Not to sound like all those athletes who after winning the big game pronounce that no one thought they could do it, that the entire world was against them but they believed in themselves and look who got the last laugh... well maybe to sound exactly like them, but I know it's difficult for some to believe I wasn't always the winsome, suave guy you see today. You need not go back much further than thirteen years ago to this very week to have seen quite the difference.
Back then, most people would have believed the best I could end up being would be something like a presidential pre-pretzel chewer rather than a city homeowner, who has quite the collection of bobblehead dolls, a drooling kitty, and who continues to be privileged to be the friend to the most beautiful woman in the world. So what changed? Something rather significant happened that we need not go into detail here (if you must know read the newsletter Vol. 1 No. 1 to Vol. 11 No. 14). Suffice it to say that though I haven't been quite the same since, it changed things in such a profound way that I'll never be quite the same again.
Prior to this "thing" we're not going to talk about there was a period that was like being on a bus going over 50 miles per hour (down a dead end street to boot) rigged so that if it drops below that speed, the whole thing blows up. Fortunately an emergency driver emerged who, not quite being properly equipped having her license recently revoked, somehow manages to steer things right and saves the day.
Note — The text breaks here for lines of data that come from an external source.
<file path="config.mk">
export PLATFORM = sky130hd
export DESIGN_NAME = ddr_cal_sequencer_flat
export DESIGN_NICKNAME = d
export VERILOG_FILES = /design/src/rtl/ddr_cal_sequencer_if.sv /design/src/rtl/ddr_cal_sequencer.sv /design/src/flat_wrapper.sv
export SDC_FILE = /design/constraint.sdc
export NUM_CORES = 1
export LEC_CHECK = 0
export CORE_ASPECT_RATIO = 0.5
export CORE_MARGIN = 3
export CORE_UTILIZATION = 35
export DETAILED_ROUTE_END_ITERATION = 6
export GPL_TIMING_DRIVEN = 0
export PLACE_DENSITY = 0.67
export SKIP_CTS_REPAIR_TIMING = 1
export SLEW_MARGIN = 10
export SYNTH_ARGS = -nofsm -noshare
export SYNTH_HDL_FRONTEND = slang
export SYNTH_SLANG_ARGS = --single-unit
export TNS_END_PERCENT = 30
</file>
<file path="constraint.sdc">
create_clock -name MCLK90 -period 1.9 [get_ports MCLK90]
set_input_delay 0.19 -clock MCLK90 [delete_from_list [all_inputs] [get_ports MCLK90]]
set_output_delay 0.19 -clock MCLK90 [all_outputs]
set_load 0.02 [all_outputs]
</file>
<file path="src/rtl/ddr_cal_sequencer_if.sv">
// ---------------------------------------------------------------------------
// ddr_cal_sequencer_if
// Request/acknowledge handshake between the DQ-calibration sequencer and the
// DDR command issuer.
//   WriteReq : sequencer -> issuer, request one calibration write burst
//   ReadReq  : sequencer -> issuer, request one calibration read burst
//   ReqAck   : issuer -> sequencer, one-cycle pulse, current request accepted
// ---------------------------------------------------------------------------
interface ddr_cal_sequencer_if;
   logic WriteReq;
   logic ReadReq;
   logic ReqAck;

   modport master (
      output WriteReq,
      output ReadReq,
      input  ReqAck
   );

   modport slave (
      input  WriteReq,
      input  ReadReq,
      output ReqAck
   );
endinterface

</file>
<file path="src/rtl/ddr_cal_sequencer.sv">
// ---------------------------------------------------------------------------
// ddr_cal_sequencer
// Central DQ-calibration initiator (MCLK90 domain). Forces the all-'A' write
// pattern, requests one write and NREADS reads from the command issuer, lets
// the byte banks settle their delay taps, then collects every bank's CalFail.
//
// Ports:
//   MCLK90      clock
//   M90Reset    asynchronous active-high reset
//   Start       begin calibration (honoured only in Idle, Done or Fail)
//   CalFail     per-bank sticky failure flags
//   cmd         request/ack handshake to the command issuer (master side)
//   StartDQCal  one-cycle pulse to all banks before the read sweep
//   ForceA      banks drive 16'haaaa as write data
//   ReadCount   reads acknowledged so far (saturates at NREADS)
//   Busy        calibration in progress
//   CalDone     calibration passed (sticky until next Start)
//   CalError    calibration failed or timed out (sticky until next Start)
//   TimedOut    failure was a ReqAck timeout
//   FailBanks   CalFail snapshot taken in the Check state
// All outputs are registered: each is decoded from the next state and stored.
// ---------------------------------------------------------------------------
module ddr_cal_sequencer #(
   parameter int NBANKS      = 8,
   parameter int NREADS      = 64,
   parameter int READ_GAP    = 8,
   parameter int WR_HOLD     = 6,
   parameter int SETTLE      = 200,
   parameter int ACK_TIMEOUT = 1023
) (
   input  logic              MCLK90,
   input  logic              M90Reset,
   input  logic              Start,
   input  logic [NBANKS-1:0] CalFail,
   ddr_cal_sequencer_if.master cmd,
   output logic              StartDQCal,
   output logic              ForceA,
   output logic [6:0]        ReadCount,
   output logic              Busy,
   output logic              CalDone,
   output logic              CalError,
   output logic              TimedOut,
   output logic [NBANKS-1:0] FailBanks
);

   // One down-counter serves the write hold, the read gap and the settle wait.
   localparam int DLY_MAX = (SETTLE > READ_GAP)
                            ? ((SETTLE > WR_HOLD) ? SETTLE : WR_HOLD)
                            : ((READ_GAP > WR_HOLD) ? READ_GAP : WR_HOLD);
   localparam int DLY_W   = (DLY_MAX < 2) ? 1 : $clog2(DLY_MAX);

   localparam logic [DLY_W-1:0] HOLD_LOAD   = DLY_W'(WR_HOLD - 1);
   localparam logic [DLY_W-1:0] GAP_LOAD    = DLY_W'(READ_GAP - 1);
   localparam logic [DLY_W-1:0] SETTLE_LOAD = DLY_W'(SETTLE - 1);
   localparam logic [9:0]       WAIT_LAST   = 10'(ACK_TIMEOUT - 1);
   localparam logic [6:0]       READS_LAST  = 7'(NREADS);

   typedef enum logic [3:0] {
      S_IDLE,
      S_WR_REQ,
      S_WR_HOLD,
      S_CAL_START,
      S_RD_REQ,
      S_RD_GAP,
      S_SETTLE,
      S_CHECK,
      S_DONE,
      S_FAIL
   } state_t;

   state_t            state, state_nxt;
   logic [DLY_W-1:0]  dly_cnt, dly_nxt;
   logic [9:0]        ack_wait, ack_wait_nxt;
   logic [6:0]        rd_cnt, rd_nxt, rd_inc;
   logic [NBANKS-1:0] fail_banks, fail_banks_nxt;
   logic              timed_out, timed_out_nxt;
   logic              write_req, read_req;
   logic              start_dq_nxt, force_a_nxt, write_req_nxt, read_req_nxt;
   logic              busy_nxt, cal_done_nxt, cal_error_nxt;

   assign rd_inc = rd_cnt + 7'd1;

   // Next-state and next-output decode
   always_comb begin
      state_nxt      = state;
      dly_nxt        = dly_cnt;
      ack_wait_nxt   = ack_wait;
      rd_nxt         = rd_cnt;
      fail_banks_nxt = fail_banks;
      timed_out_nxt  = timed_out;

      case (state)
         S_IDLE, S_DONE, S_FAIL: begin
            if (Start) begin
               state_nxt      = S_WR_REQ;
               ack_wait_nxt   = '0;
               rd_nxt         = '0;
               fail_banks_nxt = '0;
               timed_out_nxt  = 1'b0;
            end
         end
         S_WR_REQ: begin
            // An ack on the timeout cycle still wins.
            if (cmd.ReqAck) begin
               state_nxt = S_WR_HOLD;
               dly_nxt   = HOLD_LOAD;
            end else if (ack_wait == WAIT_LAST) begin
               state_nxt     = S_FAIL;
               timed_out_nxt = 1'b1;
            end else begin
               ack_wait_nxt = ack_wait + 10'd1;
            end
         end
         S_WR_HOLD: begin
            if (dly_cnt == '0) state_nxt = S_CAL_START;
            else               dly_nxt   = dly_cnt - 1'b1;
         end
         S_CAL_START: begin
            state_nxt    = S_RD_REQ;
            ack_wait_nxt = '0;
         end
         S_RD_REQ: begin
            if (cmd.ReqAck) begin
               rd_nxt = rd_inc;
               if (rd_inc == READS_LAST) begin
                  state_nxt = S_SETTLE;
                  dly_nxt   = SETTLE_LOAD;
               end else begin
                  state_nxt = S_RD_GAP;
                  dly_nxt   = GAP_LOAD;
               end
            end else if (ack_wait == WAIT_LAST) begin
               state_nxt     = S_FAIL;
               timed_out_nxt = 1'b1;
            end else begin
               ack_wait_nxt = ack_wait + 10'd1;
            end
         end
         S_RD_GAP: begin
            if (dly_cnt == '0) begin
               state_nxt    = S_RD_REQ;
               ack_wait_nxt = '0;
            end else begin
               dly_nxt = dly_cnt - 1'b1;
            end
         end
         S_SETTLE: begin
            if (dly_cnt == '0) state_nxt = S_CHECK;
            else               dly_nxt   = dly_cnt - 1'b1;
         end
         S_CHECK: begin
            // A bank failing mid-sweep only shows up here, never as an abort.
            fail_banks_nxt = CalFail;
            state_nxt      = (|CalFail) ? S_FAIL : S_DONE;
         end
         default: state_nxt = S_IDLE;
      endcase

      start_dq_nxt  = (state_nxt == S_CAL_START);
      force_a_nxt   = (state_nxt == S_WR_REQ) || (state_nxt == S_WR_HOLD);
      write_req_nxt = (state_nxt == S_WR_REQ);
      read_req_nxt  = (state_nxt == S_RD_REQ);
      busy_nxt      = !((state_nxt == S_IDLE) || (state_nxt == S_DONE) ||
                        (state_nxt == S_FAIL));
      cal_done_nxt  = (state_nxt == S_DONE);
      cal_error_nxt = (state_nxt == S_FAIL);
   end

   // State, counters and registered outputs
   always_ff @(posedge MCLK90 or posedge M90Reset) begin
      if (M90Reset) begin
         state      <= S_IDLE;
         dly_cnt    <= '0;
         ack_wait   <= '0;
         rd_cnt     <= '0;
         fail_banks <= '0;
         timed_out  <= 1'b0;
         StartDQCal <= 1'b0;
         ForceA     <= 1'b0;
         write_req  <= 1'b0;
         read_req   <= 1'b0;
         Busy       <= 1'b0;
         CalDone    <= 1'b0;
         CalError   <= 1'b0;
      end else begin
         state      <= state_nxt;
         dly_cnt    <= dly_nxt;
         ack_wait   <= ack_wait_nxt;
         rd_cnt     <= rd_nxt;
         fail_banks <= fail_banks_nxt;
         timed_out  <= timed_out_nxt;
         StartDQCal <= start_dq_nxt;
         ForceA     <= force_a_nxt;
         write_req  <= write_req_nxt;
         read_req   <= read_req_nxt;
         Busy       <= busy_nxt;
         CalDone    <= cal_done_nxt;
         CalError   <= cal_error_nxt;
      end
   end

   assign cmd.WriteReq = write_req;
   assign cmd.ReadReq  = read_req;
   assign ReadCount    = rd_cnt;
   assign FailBanks    = fail_banks;
   assign TimedOut     = timed_out;

endmodule

</file>
<file path="src/flat_wrapper.sv">
// flat-port wrapper written by rule: the top's interface ports become plain ports
module ddr_cal_sequencer_flat 
#(
   parameter int NBANKS      = 8,
   parameter int NREADS      = 64,
   parameter int READ_GAP    = 8,
   parameter int WR_HOLD     = 6,
   parameter int SETTLE      = 200,
   parameter int ACK_TIMEOUT = 1023
)
  (MCLK90, M90Reset, Start, CalFail, StartDQCal, ForceA, ReadCount, Busy, CalDone, CalError, TimedOut, FailBanks, cmd_WriteReq, cmd_ReadReq, cmd_ReqAck);
  ddr_cal_sequencer_if cmd_i ();
  input  logic MCLK90;
  input  logic M90Reset;
  input  logic Start;
  input  logic [NBANKS-1:0] CalFail;
  output logic StartDQCal;
  output logic ForceA;
  output logic [6:0] ReadCount;
  output logic Busy;
  output logic CalDone;
  output logic CalError;
  output logic TimedOut;
  output logic [NBANKS-1:0] FailBanks;
  output wire logic [$bits(cmd_i.WriteReq)-1:0] cmd_WriteReq;
  output wire logic [$bits(cmd_i.ReadReq)-1:0] cmd_ReadReq;
  input wire logic [$bits(cmd_i.ReqAck)-1:0] cmd_ReqAck;
  assign cmd_WriteReq = cmd_i.WriteReq;
  assign cmd_ReadReq = cmd_i.ReadReq;
  assign cmd_i.ReqAck = cmd_ReqAck;
  ddr_cal_sequencer #(.NBANKS(NBANKS), .NREADS(NREADS), .READ_GAP(READ_GAP), .WR_HOLD(WR_HOLD), .SETTLE(SETTLE), .ACK_TIMEOUT(ACK_TIMEOUT)) u_core (.MCLK90(MCLK90), .M90Reset(M90Reset), .Start(Start), .CalFail(CalFail), .cmd(cmd_i), .StartDQCal(StartDQCal), .ForceA(ForceA), .ReadCount(ReadCount), .Busy(Busy), .CalDone(CalDone), .CalError(CalError), .TimedOut(TimedOut), .FailBanks(FailBanks));
endmodule
</file>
The lesson one might take away from the experience is how dangerous things can be (even if we all can't agree on the definition of a terrorist we all might be able to agree on what terror feels like) and end up shell shocked, absorbing too much and withdrawing into a shell of a former self. But another lesson that might eventually sink in is that there is a spirit (not necessarily our own) that knows what it is to be beat up yet is still able to keep the chin up and keep bouncing back by realizing that we are all ultimately here to feel that spirit and share it with others. Or in other words (and other times) forever seeing the soothing wonderful head boppin hair swirling of one who knows enough to check with the sun, carry a compass to help you along, knows that your feet are going to be on the ground and that your head is there to move you around.
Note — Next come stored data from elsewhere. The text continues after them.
$ cat src/rtl/t05_huffman_decoder.sv
// Huffman decoder: walks the code tree in node SRAM one fetch per code bit, emitting a character per leaf.
// Latency 2L+1 cycles per symbol of code length L; node_req/bit_ready/char_valid each hold until their handshake.
module t05_huffman_decoder #(
  parameter logic [3:0] EN_CODE   = 4'd6,
  parameter logic [8:0] MAX_DEPTH = 9'd256
) (
  input  logic        clk,
  input  logic        nrst,
  input  logic [3:0]  en_state,
  input  logic [7:0]  root_idx,
  input  logic [31:0] total_chars,
  output logic        node_req,
  output logic [7:0]  node_addr,
  input  logic        node_ack,
  input  logic [17:0] node_data,
  input  logic        bit_valid,
  input  logic        bit_in,
  output logic        bit_ready,
  output logic        char_valid,
  output logic [7:0]  char_out,
  input  logic        char_ready,
  output logic        err,
  output logic [3:0]  fin_state
);

  typedef enum logic [2:0] {
    S_IDLE     = 3'd0,
    S_FETCH    = 3'd1,
    S_WAIT_BIT = 3'd2,
    S_EMIT     = 3'd3,
    S_DONE     = 3'd4
  } state_t;

  state_t      r_state;
  state_t      w_next;
  logic [7:0]  r_cur;
  logic [17:0] r_node;
  logic [8:0]  r_depth;
  logic [31:0] r_count;
  logic [7:0]  r_char;
  logic        r_err;

  logic        w_en;
  logic        w_abort;
  logic [8:0]  w_child;
  logic [8:0]  w_depth_inc;
  logic [31:0] w_count_inc;
  logic        w_depth_hit;
  logic        w_last_char;

  assign w_en        = (en_state == EN_CODE);
  assign w_abort     = (r_state != S_IDLE) && !w_en;
  assign w_child     = bit_in ? r_node[8:0] : r_node[17:9];
  assign w_depth_inc = r_depth + 9'd1;
  assign w_count_inc = r_count + 32'd1;
  assign w_depth_hit = (w_depth_inc >= MAX_DEPTH);
  assign w_last_char = (w_count_inc == total_chars);

  always_ff @(posedge clk or negedge nrst) begin
    if (!nrst) begin
      r_state <= S_IDLE;
    end else begin
      r_state <= w_next;
    end
  end

  always_comb begin
    w_next = r_state;
    if (w_abort) begin
      w_next = S_IDLE;
    end else begin
      case (r_state)
        S_IDLE: begin
          if (w_en) begin
            w_next = (total_chars == 32'd0) ? S_DONE : S_FETCH;
          end
        end
        S_FETCH: begin
          if (node_ack) begin
            w_next = S_WAIT_BIT;
          end
        end
        S_WAIT_BIT: begin
          if (bit_valid) begin
            // A leaf always wins, even on the edge that reaches the depth limit.
            if (!w_child[8]) begin
              w_next = S_EMIT;
            end else if (w_depth_hit) begin
              w_next = S_DONE;
            end else begin
              w_next = S_FETCH;
            end
          end
        end
        S_EMIT: begin
          if (char_ready) begin
            w_next = w_last_char ? S_DONE : S_FETCH;
          end
        end
        S_DONE:  w_next = S_DONE;
        default: w_next = S_IDLE;
      endcase
    end
  end

  always_ff @(posedge clk or negedge nrst) begin
    if (!nrst) begin
      r_cur   <= 8'd0;
      r_node  <= 18'd0;
      r_depth <= 9'd0;
      r_count <= 32'd0;
      r_char  <= 8'd0;
      r_err   <= 1'b0;
    end else if (w_abort) begin
      r_cur   <= 8'd0;
      r_node  <= 18'd0;
      r_depth <= 9'd0;
      r_count <= 32'd0;
      r_char  <= 8'd0;
      r_err   <= 1'b0;
    end else begin
      case (r_state)
        S_IDLE: begin
          if (w_en && (total_chars != 32'd0)) begin
            r_cur   <= root_idx;
            r_depth <= 9'd0;
            r_count <= 32'd0;
          end
        end
        S_FETCH: begin
          if (node_ack) begin
            r_node <= node_data;
          end
        end
        S_WAIT_BIT: begin
          if (bit_valid) begin
            r_depth <= w_depth_inc;
            if (w_child[8]) begin
              r_cur <= w_child[7:0];
              if (w_depth_hit) begin
                r_err <= 1'b1;
              end
            end else begin
              r_char <= w_child[7:0];
            end
          end
        end
        S_EMIT: begin
          if (char_ready) begin
            r_count <= w_count_inc;
            if (!w_last_char) begin
              r_cur   <= root_idx;
              r_depth <= 9'd0;
            end
          end
        end
        default: ;
      endcase
    end
  end

  // Handshake outputs are gated by enable so an abort cycle never completes a transfer.
  always_comb begin
    node_req   = 1'b0;
    bit_ready  = 1'b0;
    char_valid = 1'b0;
    fin_state  = 4'd0;
    case (r_state)
      S_FETCH:    node_req   = w_en;
      S_WAIT_BIT: bit_ready  = w_en;
      S_EMIT:     char_valid = w_en;
      S_DONE:     fin_state  = EN_CODE;
      default: ;
    endcase
  end

  assign node_addr = r_cur;
  assign char_out  = r_char;
  assign err       = r_err;

endmodule

$ cat config.mk
export PLATFORM = sky130hd
export DESIGN_NAME = t05_huffman_decoder
export DESIGN_NICKNAME = d
export VERILOG_FILES = /design/src/rtl/t05_huffman_decoder.sv
export SDC_FILE = /design/constraint.sdc
export NUM_CORES = 1
export LEC_CHECK = 0
export CELL_PAD_IN_SITES_DETAIL_PLACEMENT = 1
export CELL_PAD_IN_SITES_GLOBAL_PLACEMENT = 1
export CORE_MARGIN = 5
export CORE_UTILIZATION = 36
export DETAILED_ROUTE_END_ITERATION = 10
export PLACE_DENSITY_LB_ADDON = 0.1
export SYNTH_ARGS = -nofsm -noshare
export SYNTH_HDL_FRONTEND = slang
export SYNTH_SLANG_ARGS = --single-unit
$ cat constraint.sdc
create_clock -name clk -period 3.1 [get_ports clk]
set_input_delay 0.775 -clock clk [delete_from_list [all_inputs] [get_ports clk]]
set_output_delay 0.775 -clock clk [all_outputs]
set_load 0.01 [all_outputs]
==> results of run 1 <==
routing by layer:
| layer | vias to the layer above | track usage | part of all wire |
|---|---|---|---|
| met2 | 122 | 0.379 | 0.51 |
| met4 | 0 | 0.0599 | 0.018 |
| met3 | 31 | 0.0375 | 0.046 |
| met1 | 2613 | 0.267 | 0.42 |
| met5 | - | 0 | 0 |
| li1 | 2540 | - | - |
state kept, by name, summed over array words and instances, names as in the netlist:
| name | count |
|---|---|
| r_state | 3 |
| node_addr | 8 |
| err | 1 |
| r_depth | 9 |
| r_count | 32 |
| r_node | 18 |
| char_out | 8 |
stage by stage:
step / utilization / cell area (um^2) / hold WS, ps
2_1_floorplan: - / 5120 / 471
3_3_place_gp: 0.495 / 6890 / 498
3_5_place_dp: 0.495 / 6890 / 497
4_1_cts: 0.528 / 7350 / 516
5_1_grt: 0.538 / 7500 / 531
6_report: 0.538 / 7500 / 497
Thirteen years later I sometimes slip and forget about what I remember. About a year ago I got a call from an organization offering magazine discounts in return for a contribution to the American Cancer Society. I usually hang up on telemarketers but even though contributing towards cancer research may feel like too little too late, it is something I'll probably do from here on out. The phone solicitor read off a list of magazines I could get and I had a difficult time picking out one I might actually read. Finally just to get off the phone I agreed to a subscription to Biography published by the A&E cable network with a show with the same name.
Issue after issue arrived and I glanced through them but rarely read much. Then last month's issue arrived and it had Sandra Bullock on the cover. Unfortunately my copy arrived all ripped up, a victim of a defective postal handling. The one issue I would no doubt have kept in a special place was a tattered mishap. I took it harder than I probably should have if I was a normal human being.
Fortunately to offset the blow I discovered a symbolic convenience. A few weeks after I bought my house, which has two entrances/exits- one in the kitchen and one in the living room- I broke the doorknob on the kitchen door. Thus whenever I enter or leave my house I have to walk all the way around to the front door. It's a bit of an inconvenience but not one that has motivated me to fix the doorknob. A friend, a recent home buyer, got on my case about this. And while not exactly addressing her point of contention I did start using the side door on occasion. For some reason it never occurred to me that I could easily enter the house because it requires pushing the door open and thus a doorknob isn't necessary in the maneuver. Exiting however requires pulling the door shut, a difficulty without a functional knob.
Rediscovering this new way into my house seemed to be a metaphor to getting out of a mess or looking at things in a different manner. And in the end I think that makes for a better cliche than the woebegone athlete example a tired lad might use to write about a quiet little anniversary celebration.